The baby’s fetal distress persisted for hours with apparently no recognition by the obstetrician or the obstetrical nurses. Finally, the defendant obstetrician appreciated the fetal distress once it became so severe there was little to no chance of saving the baby from a hypoxic (Insufficient oxygen) insult. The OB ordered a STAT C-section. Upon delivery, the infant was immediately handed to an awaiting pediatrician who began resuscitation along with anesthesia. The female infant was taken to the radiant warmer and noted to have no heart rate and no respiratory effort and no tone. The infant was then transferred via helicopter to a larger hospital’s neonatal intensive care unit (NICU) where she remained on life support until it was discontinued and the baby tragically died four days following the birth. The family came to Harry S. Cohen & Associates shortly after this sad event. Like so many of our clients, this family was far less concerned with recovering money than they were with achieving some small measure of justice. They also wanted to bring this event to the attention of anyone who might be in a position to reduce the chance of a similar event occurring to anyone else.

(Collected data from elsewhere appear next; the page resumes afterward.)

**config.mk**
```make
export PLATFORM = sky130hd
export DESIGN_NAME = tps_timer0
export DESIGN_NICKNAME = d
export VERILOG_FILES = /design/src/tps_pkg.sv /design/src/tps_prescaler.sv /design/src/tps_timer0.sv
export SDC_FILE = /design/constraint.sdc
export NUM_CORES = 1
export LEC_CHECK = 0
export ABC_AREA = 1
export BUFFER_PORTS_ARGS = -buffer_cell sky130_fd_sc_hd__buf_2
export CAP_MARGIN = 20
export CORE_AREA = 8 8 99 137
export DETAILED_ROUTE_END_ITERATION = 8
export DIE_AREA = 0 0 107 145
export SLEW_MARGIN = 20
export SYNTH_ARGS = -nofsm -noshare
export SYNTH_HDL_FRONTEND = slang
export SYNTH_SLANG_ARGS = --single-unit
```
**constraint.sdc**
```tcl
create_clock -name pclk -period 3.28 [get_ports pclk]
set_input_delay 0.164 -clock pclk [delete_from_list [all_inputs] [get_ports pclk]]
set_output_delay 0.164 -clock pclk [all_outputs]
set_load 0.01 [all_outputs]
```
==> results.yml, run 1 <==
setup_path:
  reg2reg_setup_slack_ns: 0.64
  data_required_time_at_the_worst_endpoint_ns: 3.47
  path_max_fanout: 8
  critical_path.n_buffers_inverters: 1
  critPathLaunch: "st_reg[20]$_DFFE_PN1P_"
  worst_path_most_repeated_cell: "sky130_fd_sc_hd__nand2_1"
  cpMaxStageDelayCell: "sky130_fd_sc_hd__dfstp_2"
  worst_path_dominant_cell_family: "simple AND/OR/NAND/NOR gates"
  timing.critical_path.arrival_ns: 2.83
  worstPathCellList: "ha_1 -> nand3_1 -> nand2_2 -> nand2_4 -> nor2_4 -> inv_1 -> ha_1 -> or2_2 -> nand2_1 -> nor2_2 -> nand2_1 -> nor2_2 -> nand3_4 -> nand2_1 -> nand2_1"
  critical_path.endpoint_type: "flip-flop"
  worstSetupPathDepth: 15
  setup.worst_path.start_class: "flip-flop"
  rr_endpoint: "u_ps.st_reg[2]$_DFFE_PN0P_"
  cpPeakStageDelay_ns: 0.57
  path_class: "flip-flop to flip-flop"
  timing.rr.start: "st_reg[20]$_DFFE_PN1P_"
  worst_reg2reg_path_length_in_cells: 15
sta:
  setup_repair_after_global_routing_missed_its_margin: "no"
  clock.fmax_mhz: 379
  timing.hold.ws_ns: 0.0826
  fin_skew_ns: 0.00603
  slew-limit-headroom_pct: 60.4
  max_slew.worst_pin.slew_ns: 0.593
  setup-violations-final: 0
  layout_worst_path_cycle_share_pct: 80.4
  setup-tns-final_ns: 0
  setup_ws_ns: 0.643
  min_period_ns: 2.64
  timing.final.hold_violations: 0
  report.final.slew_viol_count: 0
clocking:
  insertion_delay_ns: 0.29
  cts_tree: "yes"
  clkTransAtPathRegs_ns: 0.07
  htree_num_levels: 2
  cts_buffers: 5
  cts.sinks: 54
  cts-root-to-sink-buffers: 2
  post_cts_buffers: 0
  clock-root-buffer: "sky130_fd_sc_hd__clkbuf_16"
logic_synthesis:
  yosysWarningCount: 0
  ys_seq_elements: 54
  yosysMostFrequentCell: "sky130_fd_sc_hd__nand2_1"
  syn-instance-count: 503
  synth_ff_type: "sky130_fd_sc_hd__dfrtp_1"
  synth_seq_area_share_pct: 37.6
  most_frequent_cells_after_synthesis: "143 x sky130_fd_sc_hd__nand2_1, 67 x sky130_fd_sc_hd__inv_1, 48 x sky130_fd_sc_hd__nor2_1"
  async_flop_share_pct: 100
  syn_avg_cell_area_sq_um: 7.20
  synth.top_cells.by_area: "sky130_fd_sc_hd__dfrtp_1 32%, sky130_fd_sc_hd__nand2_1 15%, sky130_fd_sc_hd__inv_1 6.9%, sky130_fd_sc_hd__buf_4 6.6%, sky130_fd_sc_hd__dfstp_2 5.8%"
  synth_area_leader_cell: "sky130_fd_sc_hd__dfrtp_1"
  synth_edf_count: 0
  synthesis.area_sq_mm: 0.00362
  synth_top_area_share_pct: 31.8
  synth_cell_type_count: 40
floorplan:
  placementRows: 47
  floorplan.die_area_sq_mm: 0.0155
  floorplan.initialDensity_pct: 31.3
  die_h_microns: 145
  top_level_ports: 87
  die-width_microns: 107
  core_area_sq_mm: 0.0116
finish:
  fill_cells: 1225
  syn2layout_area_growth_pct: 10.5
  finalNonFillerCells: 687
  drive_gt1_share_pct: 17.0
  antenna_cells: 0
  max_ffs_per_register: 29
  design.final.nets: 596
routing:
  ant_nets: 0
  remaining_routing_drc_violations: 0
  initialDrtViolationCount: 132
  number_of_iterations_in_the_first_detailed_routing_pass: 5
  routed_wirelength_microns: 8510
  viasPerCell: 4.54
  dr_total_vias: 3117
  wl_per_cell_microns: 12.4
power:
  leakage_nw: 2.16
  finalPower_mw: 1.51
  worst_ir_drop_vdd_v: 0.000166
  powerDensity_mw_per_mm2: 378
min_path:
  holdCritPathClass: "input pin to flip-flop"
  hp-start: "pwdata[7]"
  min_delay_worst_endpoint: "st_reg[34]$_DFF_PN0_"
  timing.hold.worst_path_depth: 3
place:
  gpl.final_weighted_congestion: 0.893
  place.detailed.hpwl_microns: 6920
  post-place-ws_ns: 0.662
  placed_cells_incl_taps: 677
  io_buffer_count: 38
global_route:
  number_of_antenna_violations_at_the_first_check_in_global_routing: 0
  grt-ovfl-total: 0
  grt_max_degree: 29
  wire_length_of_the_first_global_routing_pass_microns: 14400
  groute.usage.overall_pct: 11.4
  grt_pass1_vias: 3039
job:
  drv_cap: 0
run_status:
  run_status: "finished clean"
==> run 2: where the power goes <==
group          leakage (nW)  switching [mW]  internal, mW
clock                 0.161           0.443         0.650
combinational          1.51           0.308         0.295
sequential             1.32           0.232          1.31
--- config.mk ---
export PLATFORM = sky130hd
export DESIGN_NAME = vml_mode_switch
export DESIGN_NICKNAME = d
export VERILOG_FILES = /design/src/vml_pkg.sv /design/src/vml_mode_calc.sv /design/src/vml_field_store.sv /design/src/vml_mode_switch.sv
export SDC_FILE = /design/constraint.sdc
export NUM_CORES = 1
export LEC_CHECK = 0
export ABC_AREA = 1
export BUFFER_PORTS_ARGS = -buffer_cell sky130_fd_sc_hd__buf_2
export CAP_MARGIN = 10
export CORE_MARGIN = 1.5
export CORE_UTILIZATION = 40
export DETAILED_ROUTE_END_ITERATION = 16
export PLACE_DENSITY = 0.56
export SETUP_SLACK_MARGIN = 0.1
export SKIP_LAST_GASP = 1
export SYNTH_ARGS = -nofsm -noshare
export SYNTH_HDL_FRONTEND = slang
export SYNTH_SLANG_ARGS = --single-unit
--- constraint.sdc ---
create_clock -name CLOCK -period 1.7 [get_ports CLOCK]
set_input_delay 0.17 -clock CLOCK [delete_from_list [all_inputs] [get_ports CLOCK]]
set_output_delay 0.17 -clock CLOCK [all_outputs]
set_load 0.005 [all_outputs]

Every case that we review at Harry S. Cohen & Associates is internally reviewed by our experienced team of lawyers and healthcare providers. No matter how clear we believe any malpractice case is after our internal review, we then have that case reviewed by an eminently qualified physician in the same field as the potential defendant. In this case, our expert OB consultant informed us that this was one of the worse cases of malpractice that he had ever seen. That opinion was apparently confirmed because shortly after we requested records from the offending hospital, we were contacted by the hospital with an offer to negotiate an out-of-court settlement, even before any lawsuit would be filed. This is extremely rare. We believe our track history firm’s history for aggressively and successfully pursuing cases like this led to a settlement at the same dollar level as would have been achieved had we filed suit, taken discovery and done everything else on the case, which typically takes 2 to 3 years.